A Rutherford-type minimum thermometer, also known as a minimum thermometer or alcohol-in-glass Rutherford-type thermometer, is a type of registering thermometer. It is the first type of thermometer capable of recording minimum temperatures. It, along with the first maximum thermometer, was invented in early, or prior to, 1790, by John Rutherford, M. D. of Middle Balilish. These inventions were made public by Daniel Rutherford when he communicated a description of these thermometers to the Royal Society of Edinburgh on 5 April 1790. Daniel Rutherford mentioned that John Rutherford had communicated a description and a diagram of these thermometers "some time ago", and that John had allowed him to make this communication to the Royal Society of Edinburgh (likely because John Rutherford wasn't a member of the Royal Society of Edinburgh and thus could not make this communication himself). The father of Daniel Rutherford was also called John Rutherford, but these were two distinct persons.

==Description==

The thermometer consists of a glass tube ending in a bulb, initially containing "a common spirit of wine" (i.e., ~94% ethanol solution), later replaced with normal amyl alcohol (pentanol) to reduce risk of distillation. A lightweight conical index is present in the tube. The index was initially made of colored glass or enamel ivory. The thermometer is hung horizontally. When temperatures decrease, the spirit contracts, and because of the surface tension of the liquid, it drags the index by its tip along with it. When the temperatures rise, the spirit dilates and passes beyond the index, leaving it in place, thus marking the lowest temperature reached until the index was last reset, or until temperatures further decrease. To reset it, the thermometer is momentarily tilted vertically, bulb-side up, and by gravity the index will quickly falls back to the end of the spirit column but no farther.

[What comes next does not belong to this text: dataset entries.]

### src/rtl/data_mem_arb_pkg.sv
// data_mem_arb_pkg
//   Shared types for the data-memory arbiter. It holds the arbiter state
//   encoding, the owner enum used to pick a winner, and a helper that decides
//   whether a requester is presenting a transaction.
package data_mem_arb_pkg;

  typedef enum logic [1:0] {
    IDLE  = 2'd0,
    GNT_C = 2'd1,
    GNT_D = 2'd2
  } arb_state_t;

  typedef enum logic {
    OWN_C = 1'b0,
    OWN_D = 1'b1
  } owner_t;

  // A requester is active when it reads or writes any byte.
  function automatic logic req_valid(input logic rd, input logic [3:0] we);
    return rd | (|we);
  endfunction

endpackage

### src/rtl/mem_arb_timeout.sv
// mem_arb_timeout
//   Counts the cycles a grant has waited for memory. The count is cleared
//   while clr is high and advances while en is high. expire is high while the
//   count equals TIMEOUT-1.
// Ports
//   clock  : clock, all state on posedge
//   reset  : asynchronous active-low reset
//   clr    : synchronous clear (takes priority over en)
//   en     : count enable
//   expire : count has reached TIMEOUT-1
module mem_arb_timeout #(
  parameter int TIMEOUT   = 255,
  parameter int TIMEOUT_W = 8
) (
  input  logic clock,
  input  logic reset,
  input  logic clr,
  input  logic en,
  output logic expire
);

  logic [TIMEOUT_W-1:0] count;

  always_ff @(posedge clock or negedge reset) begin
    if (!reset) begin
      count <= '0;
    end else if (clr) begin
      count <= '0;
    end else if (en) begin
      count <= count + 1'b1;
    end
  end

  assign expire = (count == TIMEOUT_W'(TIMEOUT - 1));

endmodule

### src/rtl/data_mem_arbiter.sv
// data_mem_arbiter
//   Shares one 32-bit data memory port between the CPU data controller (C)
//   and the DMA engine (D). One transaction is granted at a time. The grant is
//   held until memory answers or the timeout aborts the access. Read data and
//   the ready pulse go back to the owner only. DMA wins ties, but at most
//   DMA_BURST_MAX times in a row while C waits. After that, C wins the tie.
//
// Handshake: a requester raises read or a nonzero we and holds address and
//   data until its one-cycle ready pulse. It drops the request in the cycle
//   after ready. Memory answers with a one-cycle mem_ready pulse. mem_rdata is
//   valid only in that cycle. The mem_* strobes stay constant for the whole
//   grant.
//
// Ports
//   clock, reset                   : clock, asynchronous active-low reset
//   c_read/c_we/c_addr/c_wdata     : requester C command (we wins over read)
//   c_rdata/c_ready/c_err          : requester C return (err = timeout abort)
//   d_*                            : same set for requester D
//   mem_read/mem_we/mem_addr/wdata : registered command to memory
//   mem_rdata/mem_ready            : memory return
//   dbg_state/dbg_streak           : arbiter state and DMA streak, for observation
module data_mem_arbiter
  import data_mem_arb_pkg::*;
#(
  parameter int DMA_BURST_MAX = 4,
  parameter int TIMEOUT       = 255,
  parameter int TIMEOUT_W     = 8,
  localparam int STREAK_W     = $clog2(DMA_BURST_MAX + 1)
) (
  input  logic                clock,
  input  logic                reset,
  input  logic                c_read,
  input  logic [3:0]          c_we,
  input  logic [31:0]         c_addr,
  input  logic [31:0]         c_wdata,
  output logic [31:0]         c_rdata,
  output logic                c_ready,
  output logic                c_err,
  input  logic                d_read,
  input  logic [3:0]          d_we,
  input  logic [31:0]         d_addr,
  input  logic [31:0]         d_wdata,
  output logic [31:0]         d_rdata,
  output logic                d_ready,
  output logic                d_err,
  output logic                mem_read,
  output logic [3:0]          mem_we,
  output logic [31:0]         mem_addr,
  output logic [31:0]         mem_wdata,
  input  logic [31:0]         mem_rdata,
  input  logic                mem_ready,
  output arb_state_t          dbg_state,
  output logic [STREAK_W-1:0] dbg_streak
);

  arb_state_t          state, state_next;
  owner_t              winner;
  logic                win_valid;
  logic                c_valid, d_valid;
  logic                in_grant, grant_entry, done, expire;
  logic [STREAK_W-1:0] streak;

  assign c_valid     = req_valid(c_read, c_we);
  assign d_valid     = req_valid(d_read, d_we);
  assign in_grant    = (state == GNT_C) || (state == GNT_D);
  assign done        = in_grant && (mem_ready || expire);
  assign grant_entry = (state == IDLE) && win_valid;

  // Arbitration. D wins ties until it has won DMA_BURST_MAX ties in a row.
  always_comb begin
    win_valid = 1'b0;
    winner    = OWN_C;
    if (c_valid && d_valid) begin
      win_valid = 1'b1;
      winner    = (streak == STREAK_W'(DMA_BURST_MAX)) ? OWN_C : OWN_D;
    end else if (c_valid) begin
      win_valid = 1'b1;
      winner    = OWN_C;
    end else if (d_valid) begin
      win_valid = 1'b1;
      winner    = OWN_D;
    end
  end

  // FSM: state register
  always_ff @(posedge clock or negedge reset) begin
    if (!reset) state <= IDLE;
    else        state <= state_next;
  end

  // FSM: next state
  always_comb begin
    state_next = state;
    case (state)
      IDLE:         if (win_valid) state_next = (winner == OWN_C) ? GNT_C : GNT_D;
      GNT_C, GNT_D: if (done) state_next = IDLE;
      default:      state_next = IDLE;
    endcase
  end

  // FSM: outputs. Only the owner sees ready, err or data.
  // rdata is nonzero only in a real mem_ready cycle.
  always_comb begin
    c_ready = 1'b0;
    c_err   = 1'b0;
    c_rdata = '0;
    d_ready = 1'b0;
    d_err   = 1'b0;
    d_rdata = '0;
    if (state == GNT_C) begin
      c_ready = done;
      c_err   = expire && !mem_ready;
      c_rdata = mem_ready ? mem_rdata : '0;
    end else if (state == GNT_D) begin
      d_ready = done;
      d_err   = expire && !mem_ready;
      d_rdata = mem_ready ? mem_rdata : '0;
    end
  end

  // Command capture. When a requester both reads and writes, it is treated
  // as a write, so mem_read is suppressed.
  always_ff @(posedge clock or negedge reset) begin
    if (!reset) begin
      mem_read  <= 1'b0;
      mem_we    <= '0;
      mem_addr  <= '0;
      mem_wdata <= '0;
    end else if (grant_entry) begin
      if (winner == OWN_C) begin
        mem_read  <= c_read && (c_we == 4'b0000);
        mem_we    <= c_we;
        mem_addr  <= c_addr;
        mem_wdata <= c_wdata;
      end else begin
        mem_read  <= d_read && (d_we == 4'b0000);
        mem_we    <= d_we;
        mem_addr  <= d_addr;
        mem_wdata <= d_wdata;
      end
    end else if (done) begin
      mem_read  <= 1'b0;
      mem_we    <= '0;
      mem_addr  <= '0;
      mem_wdata <= '0;
    end
  end

  // DMA streak. It counts D wins that happen while C is waiting. A C grant
  // clears it. A D grant with C idle leaves it unchanged.
  always_ff @(posedge clock or negedge reset) begin
    if (!reset) begin
      streak <= '0;
    end else if (grant_entry) begin
      if (winner == OWN_C) begin
        streak <= '0;
      end else if (c_valid && (streak != STREAK_W'(DMA_BURST_MAX))) begin
        streak <= streak + 1'b1;
      end
    end
  end

  // The timer is held clear outside a grant, so it starts at 0 on grant entry.
  mem_arb_timeout #(
    .TIMEOUT   (TIMEOUT),
    .TIMEOUT_W (TIMEOUT_W)
  ) u_timeout (
    .clock  (clock),
    .reset  (reset),
    .clr    (!in_grant),
    .en     (in_grant && !mem_ready),
    .expire (expire)
  );

  assign dbg_state  = state;
  assign dbg_streak = streak;

endmodule

### config.mk
export PLATFORM = sky130hd
export DESIGN_NAME = data_mem_arbiter
export DESIGN_NICKNAME = d
export VERILOG_FILES = /design/src/rtl/data_mem_arb_pkg.sv /design/src/rtl/mem_arb_timeout.sv /design/src/rtl/data_mem_arbiter.sv
export SDC_FILE = /design/constraint.sdc
export NUM_CORES = 1
export LEC_CHECK = 0
export ABC_AREA = 1
export BUFFER_PORTS_ARGS = -buffer_cell sky130_fd_sc_hd__buf_2
export CORE_ASPECT_RATIO = 1.25
export CORE_MARGIN = 3
export CORE_UTILIZATION = 30
export CTS_CLUSTER_DIAMETER = 150
export CTS_CLUSTER_SIZE = 10
export DETAILED_ROUTE_END_ITERATION = 8
export PLACE_DENSITY = 0.6
export REMOVE_ABC_BUFFERS = 1
export SLEW_MARGIN = 20
export SYNTH_ARGS = -nofsm -noshare
export SYNTH_HDL_FRONTEND = slang
export SYNTH_SLANG_ARGS = --single-unit
export TNS_END_PERCENT = 1
### constraint.sdc
create_clock -name clock -period 2.5 [get_ports clock]
set_input_delay 0.75 -clock clock [delete_from_list [all_inputs] [get_ports clock]]
set_output_delay 0.75 -clock clock [all_outputs]
set_load 0.005 [all_outputs]
==> results of run 1 <==
## cell type report
cell class | instances | area [sq um] | area share, %
clock buffer | 10 | 239.0 | 3.219
clock inverter | 6 | 57.56 | 0.7752
inverter | 156 | 585.6 | 7.887
multi-input combinational | 525 | 2381 | 32.07
sequential | 82 | 2052 | 27.64
tap | 220 | 275.3 | 3.707
timing repair buffer | 337 | 1834 | 24.71
## power groups by stage
stage | Combinational, mW | Sequential, mW | Clock [mW]
after floorplan | 1.92 | 2.34 | 0
after global placement | 3.77 | 2.34 | 0
after detailed placement | 3.84 | 2.32 | 0
after CTS | 3.83 | 2.32 | 1.36
after global routing | 4.30 | 2.41 | 1.42
final | 3.78 | 2.32 | 1.31
## synthesized netlist by cell type (2+ instances only)
cell and number:
a21oi_1 5, buf_1 2, buf_2 33, buf_4 3, clkbuf_1 15, dfrtp_1 82
ha_1 7, inv_1 155, nand2_1 201, nand3_1 217, nand4_1 2, nor2_1 79
nor3_1 2, o21ai_0 5
## metrics by stage
stage | std cells | worst slack, ps | total power, mW | setup TNS (ps)
floorplan | 763 | -1819 | 4.263 | -140970
global placement | 1320 | 131.9 | 6.107 | 0
detailed placement | 1320 | 96.60 | 6.163 | 0
CTS | 1336 | 8.477 | 7.517 | 0
global route | 1336 | -17.25 | 8.124 | -17.25
finish | 1336 | 110.0 | 7.407 | 0
## kinds of logic after synthesis
group                      after synthesis  synth area share [%]
adders and majority gates                7                 1.669
AOI/OAI and AO/OA                       12                 1.263
buffers and inverters                  210                 16.16
DFF                                     82                 39.09
and+or+nand+nor                        505                 41.64
xor gates and xnor gates                 1                0.1669
## state kept, by name, indices dropped and copies added, names as in the netlist
name / flops
dbg_state: 2
mem_addr: 32
dbg_streak: 3
mem_we: 4
mem_read: 1
u_timeout.count: 8
mem_wdata: 32
## per-layer routing
metal,up-vias,part of all wire (%),track usage [%]
met4,0,3.3,7.311
met2,268,50,34.51
met5,-,0,0
met3,32,8.3,5.073
met1,2707,38,20.87
li1,3088,-,-
## final timing paths
check                                endpoint  cells after the start               start
hold reg to reg            u_timeout.count[3]                      1  u_timeout.count[3]
hold / removal                  mem_wdata[14]                      1               reset
setup / recovery                   c_rdata[1]                      6        dbg_state[1]
min in group clock         u_timeout.count[3]                      1  u_timeout.count[3]
setup reg to reg                  mem_addr[0]                      7        dbg_state[0]
max in group asynchronous         mem_addr[5]                      2               reset
## critical path, delay by kind of cell (launching register included)
family / cells / cell delay [ps]
simple gates: 1 / 200
buf+inv: 4 / 550
fa+ha+maj: 1 / 150
flops: 1 / 410
==> impl_metrics.csv, run 1 <==
group,metric,value,unit
run_status,status,"finished, final reports clean",
clocking,clock-root-buffer,"clkbuf_16",
timing,rsz0062_at_grt,"yes",
setup_path,critPathMaxFanout,34,
timing,setup_viol,0,
timing,fmax,0.4184,GHz
floorplanning,start_util,30.92,%
timing,period_share,95.60,%
setup_path,end_kind,"output pin",
global_route,grt_overflow_total,0,
detailed_routing,firstDrtPassIters,4,
clocking,cts_buffer_depth,2,
power_and_ir_drop,clock_power_share,17.7,%
synth,synth-warning-count,0,
setup_path,setup.worst_path.start_class,"register",
synth,synthFlopType,"dfrtp_1",
floorplanning,die_x,124.3,microns
placed_design,dpl_cell_area,7101,sq um
synth,ys_ff_latch,82,
cells_and_area,post-route-cell-area,7425,sq um
detailed_routing,ant_nets,0,
power_and_ir_drop,p_sw,3.225,mW
cells_and_area,most-common-layout-cells,"buf_2, nand3_1, nand2_1, inv_1, dfrtp_1",
power_and_ir_drop,cell_internal_pwr,4.182,mW
synth,syn_area,5249,sq um
cells_and_area,fin_util,43.74,%
clocking,path_clk_slew,70,ps
clocking,cts_tree,"built",
setup_path,cp.required,1750,ps
floorplanning,io_pins,315,
synth,ys_seq_area_share,39.09,%
timing,maxSlewHeadroom,54.46,%
floorplanning,fp.dieH,153.9,microns
global_route,grt_pass1_wl,29.68,mm
synth,ys_types,23,
timing,tightest_slew,681.5,ps
detailed_routing,via_count,6095,
power_and_ir_drop,ir_drop,0.3893,mV
detailed_routing,drc,0,
global_route,grt_usage,18.92,%
clocking,cts_max_level,3,
power_and_ir_drop,p_seq_share,31.3,%
cells_and_area,drive_above_1_share,32.71,%
floorplanning,rows,53,
global_route,antenna_found_initial,0,
timing,whs,375.1,ps
min_path,min_path_type,"in2async",
synth,syn_inst,817,
setup_path,path_cells,"inv_1 -> ha_1 -> clkinv_1 -> buf_12 -> nor2_1 -> buf_2",
power_and_ir_drop,power_density,997.7,nW/um^2
clocking,cts-resized-gates,1,
power_and_ir_drop,swShare,43.54,%
cells_and_area,layout.nets,1291,
setup_path,slowest_delay,410,ps
power_and_ir_drop,p_comb_share,51.0,%
synth,yosysTopAreaCellShare,39.09,%
timing,slew_viol_final,0,
detailed_routing,drt_iter0_drc,275,
clocking,cts.sinks,82,
clocking,cts_buffers,9,
job,cap_violations,0,
synth,yosysTopAreaCell,"dfrtp_1",
synth,synth-edff-count,0,
clocking,clkLatencyLatePin,330,ps
floorplanning,die_area,19130,sq um
setup_path,slowest_stage,"dfrtp_1",
cells_and_area,fillCellCount,1848,
placed_design,routabilityCongestion,0.8508,
global_route,grt_start_max_net_pins,54,
cells_and_area,synthToLayoutAreaGrowth,41.45,%
floorplanning,core_area,16980,sq um
setup_path,ff2ff_setup_slack,530,ps
synth,synth_top_cells_by_area,"dfrtp_1, nand3_1, nand2_1, inv_1, nor2_1",
detailed_routing,wirelength,18.45,mm
detailed_routing,wl_per_cell,13.81,microns
placed_design,hpwl,14.13,mm
detailed_routing,vias_per_cell,4.562,
cells_and_area,diodes,0,
power_and_ir_drop,leakagePower,4.692,nW
global_route,grt_pass1_vias,5959,
setup_path,arrival,1640,ps
placed_design,port_buffers,314,
synth,async_reset_ff_share,100.0,%
cells_and_area,layout.cells.most_common,"buf_2",
timing,finalHoldViolCount,0,
synth,synth.avg_cell_area,6.424,sq um
clocking,ctsHoldBuffers,0,
timing,period_needed,2390,ps
timing,fin_skew,7.855,ps
clocking,cts_setup_buffers,0,
setup_path,critPathKind,"reg2out",
(Power assumes the default switching activity.)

Initially, this minimum thermometer was placed on a small wooden frame along with a maximum thermometer, which recorded maximum temperatures. This maximum thermometer used mercury, and the index was initially a small piece of ivory, but later versions used a small steel rod. As the temperatures increases, the mercury expands in the glass column, thus pushing the index, and as the temperatures decrease and the mercury contracts and retreat, the index was left in place, thus recording the maximum temperature reached. The minimum and maximum thermometers had to be placed with their bulbs in opposite directions to enable the reset of indices in both thermometers simultaneously by tilting the apparatus by about 90°.